Hay una clase de político que no aparece en los titulares, pero que prolifera en todos los partidos: el que nunca ha trabajado fuera del entorno institucional. El que no busca el poder para cambiar realidades, sino para no quedarse sin trabajo. Para él, un cargo, aunque sea menor, significa sustento, identidad y pertenencia. Y si para conservarlo tiene que traicionar principios, compañeros o siglas, lo hará sin pestañear. Porque no sabe hacer otra cosa. Porque no tiene a dónde volver.

Sobrevivir antes que servir

Mucho se habla del poder, pero poco del miedo a perderlo. Ese temor íntimo, casi existencial, es el que moviliza a muchos cuadros medios, asesores, portavoces, concejales, cargos intermedios. No son los que aparecen en las portadas, pero sí los que llenan despachos, listas y comités.

No buscan transformar, sino permanecer. Su principal motivación no es ideológica ni programática: es laboral. La política, para ellos, no es una vocación, sino una salida profesional que se ha vuelto única. Algunos entraron de jóvenes en juventudes partidarias y nunca más salieron del circuito. Otros se enganchan a los engranajes de la administración pública a través de cargos de confianza o asesores técnicos. Pero casi todos comparten un mismo rasgo: fuera de la política, hay vacío.

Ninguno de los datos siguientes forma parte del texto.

===== src/include/cam_params.svh =====
`ifndef CAM_PARAMS_SVH
`define CAM_PARAMS_SVH

// frame geometry
`define CAM_ROWS 34
`define CAM_COLS 26
`define CAM_FRAME_BYTES 884

// one pass is 34 row slots plus 10 idle gaps
`define CAM_SLOTS 44

`define CAM_SYNC 8'h5A

// reset values of the config registers
`define CAM_DIV_DEFAULT 16'd16
`define CAM_PASS_DEFAULT 2'd3

// smallest divisor that still leaves a usable mid-bit point
`define CAM_DIV_MIN 16'd4

`endif


===== src/hw/cam_pkg.sv =====
`include "cam_params.svh"

package cam_pkg;

  // byte 0 of the row sits in bits [7:0]
  typedef logic [`CAM_COLS*8-1:0] row_word_t;

  typedef struct packed {
    logic [15:0] baud_div;  // clocks per bit
    logic [1:0]  passes;    // 1 to 3
  } cam_cfg_t;

  typedef struct packed {
    logic        addr;  // 0 divisor, 1 passes
    logic [15:0] data;
  } cfg_wr_t;

  typedef struct packed {
    logic        busy;       // frame streaming
    logic        row_valid;
    logic [1:0]  pass;
    logic [5:0]  row;
    row_word_t   data;
  } cam_row_t;

endpackage


===== src/hw/cam_in.sv =====
`timescale 1ns/1ps
`include "cam_params.svh"

module cam_in (
  input  logic                clk,
  input  logic                rst_n,
  input  logic [7:0]          rx_byte,
  input  logic                rx_strobe,
  input  logic [1:0]          passes,
  output logic                wr_en,
  output logic [9:0]          wr_addr,
  output logic [7:0]          wr_data,
  output logic [5:0]          rd_row,
  input  cam_pkg::row_word_t  rd_data,
  output cam_pkg::cam_row_t   cam_out
);

  typedef enum logic [1:0] {ST_IDLE, ST_CAPTURE, ST_STREAM} ctl_state_t;

  ctl_state_t state;
  logic [7:0] prev_byte;
  logic [9:0] byte_cnt;
  logic [5:0] slot;      // slot whose row is being read
  logic [1:0] pass;
  logic [1:0] pass_lim;  // pass count latched per frame
  logic       sync_hit;
  logic       last_byte;
  logic       issue;
  logic       last_slot;
  logic       s1_busy;
  logic       s1_valid;
  logic [1:0] s1_pass;
  logic [5:0] s1_row;

  assign sync_hit  = rx_strobe && rx_byte == `CAM_SYNC && prev_byte == `CAM_SYNC;
  assign wr_en     = (state == ST_CAPTURE) && rx_strobe;
  assign wr_addr   = byte_cnt;
  assign wr_data   = rx_byte;
  assign last_byte = wr_en && byte_cnt == 10'(`CAM_FRAME_BYTES - 1);

  // slot 0 is read on the same edge that stores the last byte
  assign issue     = last_byte || state == ST_STREAM;
  assign last_slot = slot == 6'(`CAM_SLOTS - 1) && pass == pass_lim - 2'd1;
  assign rd_row    = (slot < 6'(`CAM_ROWS)) ? slot : 6'd0;

  always_ff @(posedge clk or negedge rst_n) begin
    if (!rst_n) begin
      state     <= ST_IDLE;
      prev_byte <= 8'd0;
      byte_cnt  <= 10'd0;
      slot      <= 6'd0;
      pass      <= 2'd0;
      pass_lim  <= 2'd1;
    end else begin
      case (state)
        ST_IDLE: begin
          if (rx_strobe) begin
            prev_byte <= rx_byte;
          end
          if (sync_hit) begin
            state    <= ST_CAPTURE;  // sync pair itself is not stored
            byte_cnt <= 10'd0;
          end
        end
        ST_CAPTURE: begin
          if (wr_en) begin
            byte_cnt <= byte_cnt + 10'd1;
            if (last_byte) begin
              state    <= ST_STREAM;
              slot     <= 6'd1;
              pass     <= 2'd0;
              pass_lim <= passes;
            end
          end
        end
        ST_STREAM: begin
          if (last_slot) begin
            state     <= ST_IDLE;
            slot      <= 6'd0;
            pass      <= 2'd0;
            prev_byte <= 8'd0;  // sync search starts clean
          end else if (slot == 6'(`CAM_SLOTS - 1)) begin
            slot <= 6'd0;
            pass <= pass + 2'd1;
          end else begin
            slot <= slot + 6'd1;
          end
        end
        default: state <= ST_IDLE;
      endcase
    end
  end

  // stage 1 lines up with rd_data, stage 2 is the output register
  always_ff @(posedge clk or negedge rst_n) begin
    if (!rst_n) begin
      s1_busy  <= 1'b0;
      s1_valid <= 1'b0;
      s1_pass  <= 2'd0;
      s1_row   <= 6'd0;
      cam_out  <= '0;
    end else begin
      s1_busy           <= issue;
      s1_valid          <= issue && slot < 6'(`CAM_ROWS);
      s1_pass           <= pass;
      s1_row            <= slot;
      cam_out.busy      <= s1_busy;
      cam_out.row_valid <= s1_valid;
      cam_out.pass      <= s1_busy ? s1_pass : 2'd0;
      cam_out.row       <= s1_valid ? s1_row : 6'd0;
      cam_out.data      <= s1_valid ? rd_data : '0;  // gaps carry zero
    end
  end

  a_wr_addr_range: assert property (@(posedge clk) disable iff (!rst_n)
    wr_en |-> wr_addr < 10'(`CAM_FRAME_BYTES));

  a_valid_in_busy: assert property (@(posedge clk) disable iff (!rst_n)
    cam_out.row_valid |-> cam_out.busy);

endmodule


===== config.mk =====
export PLATFORM = sky130hd
export DESIGN_NAME = cam_in
export DESIGN_NICKNAME = d
export VERILOG_FILES = /design/src/hw/cam_pkg.sv /design/src/hw/cam_in.sv
export VERILOG_INCLUDE_DIRS = /design/src /design/src/include
export SDC_FILE = /design/constraint.sdc
export NUM_CORES = 1
export LEC_CHECK = 0
export BUFFER_PORTS_ARGS = -buffer_cell sky130_fd_sc_hd__clkbuf_2
export CAP_MARGIN = 25
export CORE_AREA = 2 2 181 183
export DETAILED_ROUTE_END_ITERATION = 12
export DIE_AREA = 0 0 183 185
export PLACE_DENSITY = 0.54
export SETUP_SLACK_MARGIN = 0.1
export SLEW_MARGIN = 20
export SYNTH_ARGS = -nofsm -noshare
export SYNTH_HDL_FRONTEND = slang
export SYNTH_SLANG_ARGS = --single-unit

===== constraint.sdc =====
create_clock -name clk -period 5 [get_ports clk]
set_input_delay 1 -clock clk [delete_from_list [all_inputs] [get_ports clk]]
set_output_delay 1 -clock clk [all_outputs]
set_load 0.005 [all_outputs]

==> results of run 1 <==
[worst paths after layout]
path | from | end
setup / recovery | state[1] | wr_en
hold / removal | s1_busy | cam_out[217]
setup reg to reg | state[1] | pass[1]
hold reg to reg | s1_busy | cam_out[217]
max in group asynchronous | rst_n | cam_out[178]
min in group asynchronous | rst_n | cam_out[92]
[cells by family (layout without fill, tap and decap cells)]
family                   count (synthesis)  in the layout  share of synthesized area [%]
flip-flops                             258            258                           71.3
adder cells (fa/ha/maj)                  5              5                          0.691
AND/OR/NAND/NOR                        294            294                           20.1
multiplexers                             5              5                          0.580
buffers and inverters                   54            538                           2.75
XOR/XNOR                                 3              3                          0.290
AO/OA/AOI/OAI                           56             56                           4.32
other                                    0              2                              0
[layout make-up]
type / count / area [um^2] / share of cell area (%)
flip-flops and latches: 258 / 6460 / 50.9
repair buffers: 468 / 2380 / 18.7
multi-input cells: 363 / 2350 / 18.5
clock buffers: 42 / 826 / 6.51
well taps: 408 / 510 / 4.03
clock inverters: 13 / 93.8 / 0.740
inverters: 15 / 56.3 / 0.444
diodes: 2 / 5.00 / 0.0395
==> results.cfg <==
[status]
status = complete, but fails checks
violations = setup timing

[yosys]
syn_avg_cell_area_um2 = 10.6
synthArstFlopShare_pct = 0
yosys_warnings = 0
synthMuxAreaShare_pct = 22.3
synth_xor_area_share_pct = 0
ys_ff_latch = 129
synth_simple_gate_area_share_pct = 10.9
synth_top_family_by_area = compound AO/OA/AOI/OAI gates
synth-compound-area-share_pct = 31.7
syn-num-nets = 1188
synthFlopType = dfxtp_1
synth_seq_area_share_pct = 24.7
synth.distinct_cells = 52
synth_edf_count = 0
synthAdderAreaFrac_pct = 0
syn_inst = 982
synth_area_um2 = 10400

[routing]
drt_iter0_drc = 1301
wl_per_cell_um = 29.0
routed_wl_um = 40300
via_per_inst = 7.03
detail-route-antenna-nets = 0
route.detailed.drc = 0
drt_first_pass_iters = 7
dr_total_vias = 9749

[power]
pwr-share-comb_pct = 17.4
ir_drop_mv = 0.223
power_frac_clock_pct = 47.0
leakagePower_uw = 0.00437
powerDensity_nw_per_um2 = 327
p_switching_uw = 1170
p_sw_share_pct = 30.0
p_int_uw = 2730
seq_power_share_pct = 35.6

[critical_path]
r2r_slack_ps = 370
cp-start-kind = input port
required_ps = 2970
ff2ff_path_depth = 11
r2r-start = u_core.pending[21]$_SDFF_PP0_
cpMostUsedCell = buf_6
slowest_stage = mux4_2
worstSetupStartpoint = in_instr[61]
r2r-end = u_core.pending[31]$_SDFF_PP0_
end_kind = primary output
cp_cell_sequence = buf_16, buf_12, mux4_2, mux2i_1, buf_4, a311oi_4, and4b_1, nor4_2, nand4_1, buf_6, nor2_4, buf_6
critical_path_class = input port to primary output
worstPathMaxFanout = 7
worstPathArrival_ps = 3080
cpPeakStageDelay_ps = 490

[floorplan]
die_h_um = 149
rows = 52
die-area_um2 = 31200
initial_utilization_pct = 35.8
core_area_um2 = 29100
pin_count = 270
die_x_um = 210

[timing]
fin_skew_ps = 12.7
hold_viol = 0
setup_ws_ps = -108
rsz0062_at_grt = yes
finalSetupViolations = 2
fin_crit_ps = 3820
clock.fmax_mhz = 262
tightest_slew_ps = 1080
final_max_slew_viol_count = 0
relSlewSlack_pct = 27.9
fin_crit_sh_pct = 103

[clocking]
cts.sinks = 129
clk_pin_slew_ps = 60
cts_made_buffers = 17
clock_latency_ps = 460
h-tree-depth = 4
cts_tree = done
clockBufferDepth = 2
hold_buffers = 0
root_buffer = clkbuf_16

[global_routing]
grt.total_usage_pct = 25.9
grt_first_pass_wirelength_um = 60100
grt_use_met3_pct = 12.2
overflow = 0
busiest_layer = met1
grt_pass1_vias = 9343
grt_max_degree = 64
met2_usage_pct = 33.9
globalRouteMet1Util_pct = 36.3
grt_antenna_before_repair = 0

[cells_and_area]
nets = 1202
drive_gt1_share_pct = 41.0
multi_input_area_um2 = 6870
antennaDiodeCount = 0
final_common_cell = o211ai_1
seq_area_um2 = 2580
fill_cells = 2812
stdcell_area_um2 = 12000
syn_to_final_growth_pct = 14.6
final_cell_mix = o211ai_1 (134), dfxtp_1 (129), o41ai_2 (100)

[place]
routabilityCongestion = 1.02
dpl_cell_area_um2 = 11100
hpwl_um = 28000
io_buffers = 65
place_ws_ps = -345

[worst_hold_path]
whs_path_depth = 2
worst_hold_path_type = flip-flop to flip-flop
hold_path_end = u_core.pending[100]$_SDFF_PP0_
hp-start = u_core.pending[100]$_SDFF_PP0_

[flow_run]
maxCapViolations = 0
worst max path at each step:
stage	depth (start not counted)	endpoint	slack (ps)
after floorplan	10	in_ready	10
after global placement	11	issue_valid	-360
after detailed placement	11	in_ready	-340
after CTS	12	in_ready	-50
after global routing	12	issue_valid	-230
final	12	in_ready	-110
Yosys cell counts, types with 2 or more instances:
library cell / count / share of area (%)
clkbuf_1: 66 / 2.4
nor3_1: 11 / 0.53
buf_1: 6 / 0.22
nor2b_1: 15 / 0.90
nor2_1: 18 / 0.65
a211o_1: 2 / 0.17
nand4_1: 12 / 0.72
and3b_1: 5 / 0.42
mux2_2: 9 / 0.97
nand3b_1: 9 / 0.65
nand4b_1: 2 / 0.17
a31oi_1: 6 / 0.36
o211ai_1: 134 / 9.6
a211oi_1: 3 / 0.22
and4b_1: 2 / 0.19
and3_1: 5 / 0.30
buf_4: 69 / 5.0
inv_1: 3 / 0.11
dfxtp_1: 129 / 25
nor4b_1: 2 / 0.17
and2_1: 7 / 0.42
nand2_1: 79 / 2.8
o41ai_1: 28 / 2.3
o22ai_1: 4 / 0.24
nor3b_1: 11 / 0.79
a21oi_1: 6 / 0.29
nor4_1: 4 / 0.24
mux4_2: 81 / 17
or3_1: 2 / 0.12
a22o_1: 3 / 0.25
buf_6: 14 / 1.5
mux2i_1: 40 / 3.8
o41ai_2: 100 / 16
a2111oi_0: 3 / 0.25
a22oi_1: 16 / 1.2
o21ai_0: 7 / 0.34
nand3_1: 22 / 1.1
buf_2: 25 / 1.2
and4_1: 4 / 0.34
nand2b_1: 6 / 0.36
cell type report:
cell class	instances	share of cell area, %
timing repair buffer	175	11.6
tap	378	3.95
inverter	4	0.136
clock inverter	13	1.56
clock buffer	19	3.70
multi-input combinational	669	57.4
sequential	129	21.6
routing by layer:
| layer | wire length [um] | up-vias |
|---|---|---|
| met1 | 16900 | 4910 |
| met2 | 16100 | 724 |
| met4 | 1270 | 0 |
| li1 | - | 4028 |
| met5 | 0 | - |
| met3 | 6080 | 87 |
[src/fetch_pkg.sv]
package fetch_pkg;

	// Address and data widths
	localparam int ADDR_W  = 32;
	localparam int INST_W  = 32;
	localparam int FLAGS_W = 6;   // MMU flags per instruction

	// Address queue geometry
	localparam int QUEUE_DEPTH = 8;
	localparam int QUEUE_PTR_W = 3;   // Depth is a power of two

	// One fetch group is two instruction words
	localparam int FETCH_STRIDE = 8;

	// Fetch address, always byte addressed
	typedef logic [ADDR_W-1:0] addr_t;

	// Single instruction word
	typedef logic [INST_W-1:0] inst_t;

	// Flag field returned by the MMU with each word
	typedef logic [FLAGS_W-1:0] mmu_flags_t;

endpackage

[src/fetch_addr_queue.sv]
`timescale 1ns/1ps

module fetch_addr_queue #(
	parameter type payload_t = fetch_pkg::addr_t
) (
	input  logic     iCLOCK,
	input  logic     inRESET,
	input  logic     flush,
	input  logic     push,
	input  payload_t push_data,
	input  logic     pop,
	output payload_t head_data,
	output logic     full,
	output logic     empty
);
	import fetch_pkg::*;

	payload_t mem [QUEUE_DEPTH];

	logic [QUEUE_PTR_W-1:0] wr_ptr;
	logic [QUEUE_PTR_W-1:0] rd_ptr;
	logic [QUEUE_PTR_W:0]   count;   // One extra bit to tell full from empty

	logic do_push;
	logic do_pop;

	assign full  = (count == (QUEUE_PTR_W + 1)'(QUEUE_DEPTH));
	assign empty = (count == '0);

	assign do_pop  = pop && !empty;
	assign do_push = push && (!full || do_pop);   // Full queue still takes a push on a pop

	assign head_data = mem[rd_ptr];

	// Storage
	always_ff @(posedge iCLOCK) begin
		if (do_push && !flush) begin
			mem[wr_ptr] <= push_data;
		end
	end

	// Pointers wrap on their own since depth is a power of two
	always_ff @(posedge iCLOCK or negedge inRESET) begin
		if (!inRESET) begin
			wr_ptr <= '0;
			rd_ptr <= '0;
			count <= '0;
		end else if (flush) begin
			wr_ptr <= '0;   // Drop everything in flight
			rd_ptr <= '0;
			count <= '0;
		end else begin
			if (do_push) begin
				wr_ptr <= wr_ptr + 1'b1;
			end
			if (do_pop) begin
				rd_ptr <= rd_ptr + 1'b1;
			end
			case ({do_push, do_pop})
				2'b10:   count <= count + 1'b1;
				2'b01:   count <= count - 1'b1;
				default: count <= count;   // Both or neither
			endcase
		end
	end

endmodule

[src/fetch_pc_gen.sv]
`timescale 1ns/1ps

module fetch_pc_gen (
	input  logic             iCLOCK,
	input  logic             inRESET,
	input  logic             redirect,
	input  fetch_pkg::addr_t redirect_addr,
	input  logic             fetch_stall,
	input  logic             queue_full,
	output logic             fetch_req,
	output fetch_pkg::addr_t fetch_addr,
	output logic             push
);
	import fetch_pkg::*;

	typedef enum logic [1:0] {
		ST_START   = 2'd0,   // Reset start
		ST_FETCH   = 2'd1,   // Free running fetch
		ST_RESTART = 2'd2    // First group after a redirect
	} state_t;

	state_t state;
	logic   active;

	// Request only in an issuing state and when nothing pushes back
	assign active = (state == ST_FETCH) || (state == ST_RESTART);
	assign fetch_req = active && !redirect && !fetch_stall && !queue_full;

	// Memory takes every raised request
	assign push = fetch_req;

	always_ff @(posedge iCLOCK or negedge inRESET) begin
		if (!inRESET) begin
			state <= ST_START;
			fetch_addr <= '0;
		end else if (redirect) begin
			// Restart at the group holding the target word
			state <= ST_RESTART;
			fetch_addr <= redirect_addr & ~ADDR_W'(FETCH_STRIDE - 1);
		end else begin
			case (state)
				ST_START: begin
					state <= ST_FETCH;
					fetch_addr <= '0;   // Boot address
				end
				ST_FETCH: begin
					if (push) begin
						fetch_addr <= fetch_addr + ADDR_W'(FETCH_STRIDE);
					end
				end
				ST_RESTART: begin
					// Leave once the restart group has been taken
					if (push) begin
						state <= ST_FETCH;
						fetch_addr <= fetch_addr + ADDR_W'(FETCH_STRIDE);
					end
				end
				default: begin
					state <= ST_START;
				end
			endcase
		end
	end

endmodule

[src/fetch_align.sv]
`timescale 1ns/1ps

module fetch_align (
	input  logic                  iCLOCK,
	input  logic                  inRESET,
	input  logic                  redirect,
	input  fetch_pkg::addr_t      redirect_addr,
	input  logic                  resp0_valid,
	input  logic                  resp1_valid,
	input  fetch_pkg::inst_t      resp0_inst,
	input  fetch_pkg::inst_t      resp1_inst,
	input  fetch_pkg::mmu_flags_t resp0_flags,
	input  fetch_pkg::mmu_flags_t resp1_flags,
	input  fetch_pkg::addr_t      head_addr,
	input  logic                  dec_lock,
	output logic                  pop,
	output logic                  dec0_valid,
	output logic                  dec1_valid,
	output fetch_pkg::inst_t      dec0_inst,
	output fetch_pkg::inst_t      dec1_inst,
	output fetch_pkg::mmu_flags_t dec0_flags,
	output fetch_pkg::mmu_flags_t dec1_flags,
	output fetch_pkg::addr_t      dec_pc
);
	import fetch_pkg::*;

	logic skip;   // Next group starts at its upper word
	logic load;
	logic dec0_valid_q;
	logic dec1_valid_q;

	// A response is taken only when decode can accept it
	assign load = (resp0_valid || resp1_valid) && !dec_lock && !redirect;

	// Head address belongs to the response loaded this cycle
	assign pop = load;

	always_ff @(posedge iCLOCK or negedge inRESET) begin
		if (!inRESET) begin
			skip <= 1'b0;
		end else if (redirect) begin
			skip <= redirect_addr[2];   // Target in upper word of its group
		end else if (load) begin
			skip <= 1'b0;
		end
	end

	// Valid bits follow the response on every unlocked edge
	always_ff @(posedge iCLOCK or negedge inRESET) begin
		if (!inRESET) begin
			dec0_valid_q <= 1'b0;
			dec1_valid_q <= 1'b0;
		end else if (redirect) begin
			dec0_valid_q <= 1'b0;
			dec1_valid_q <= 1'b0;
		end else if (!dec_lock) begin
			dec0_valid_q <= skip ? resp1_valid : resp0_valid;
			dec1_valid_q <= skip ? 1'b0 : resp1_valid;
		end
	end

	always_ff @(posedge iCLOCK) begin
		if (redirect) begin
			dec0_inst <= '0;
			dec0_flags <= '0;
			dec1_inst <= '0;
			dec1_flags <= '0;
			dec_pc <= '0;
		end else if (load) begin
			if (skip) begin
				// Upper word moves down into slot 0
				dec0_inst <= resp1_inst;
				dec0_flags <= resp1_flags;
				dec_pc <= head_addr + ADDR_W'(FETCH_STRIDE / 2);
			end else begin
				dec0_inst <= resp0_inst;
				dec0_flags <= resp0_flags;
				dec_pc <= head_addr;
			end
			dec1_inst <= resp1_inst;
			dec1_flags <= resp1_flags;
		end
	end

	// Lock hides the beat, the register keeps it for later
	assign dec0_valid = dec0_valid_q && !dec_lock;
	assign dec1_valid = dec1_valid_q && !dec_lock;

endmodule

Y cuando el abismo se intuye cerca –una lista que no se renueva, un puesto que peligra, un liderazgo que cambia–, la lealtad se vuelve una variable negociable. Donde antes había camaradería, ahora hay cálculo. Donde hubo convicciones, ahora hay silencio. Y si el silencio no basta, hay puñales.

La deslealtad como método

La traición, en estos casos, no suele ser escandalosa ni aparatosa. Es sutil. Se expresa en ausencias, en mensajes que no se reenvían, en filtraciones anónimas o en adhesiones tibias. Se desactiva a quien estorba. Se empuja al vacío al que incomoda. Y todo con una sonrisa institucional.

Lo preocupante es que esta práctica se ha naturalizado en muchas estructuras partidarias. No se trata de grandes traiciones épicas, sino de una erosión constante de la confianza. Un clima en el que todo el mundo es prescindible y donde la lealtad solo vale mientras haya algo que ganar.

Este tipo de político no necesita traicionar para trepar alto. Le basta con mantenerse a flote. Con que lo incluyan en la lista. Con que lo designen en un organismo, en un área menor, en un puesto que le permita seguir vinculado, cobrando, siendo alguien. Porque en muchos casos, ese puesto no es solo un sueldo: es su única identidad profesional.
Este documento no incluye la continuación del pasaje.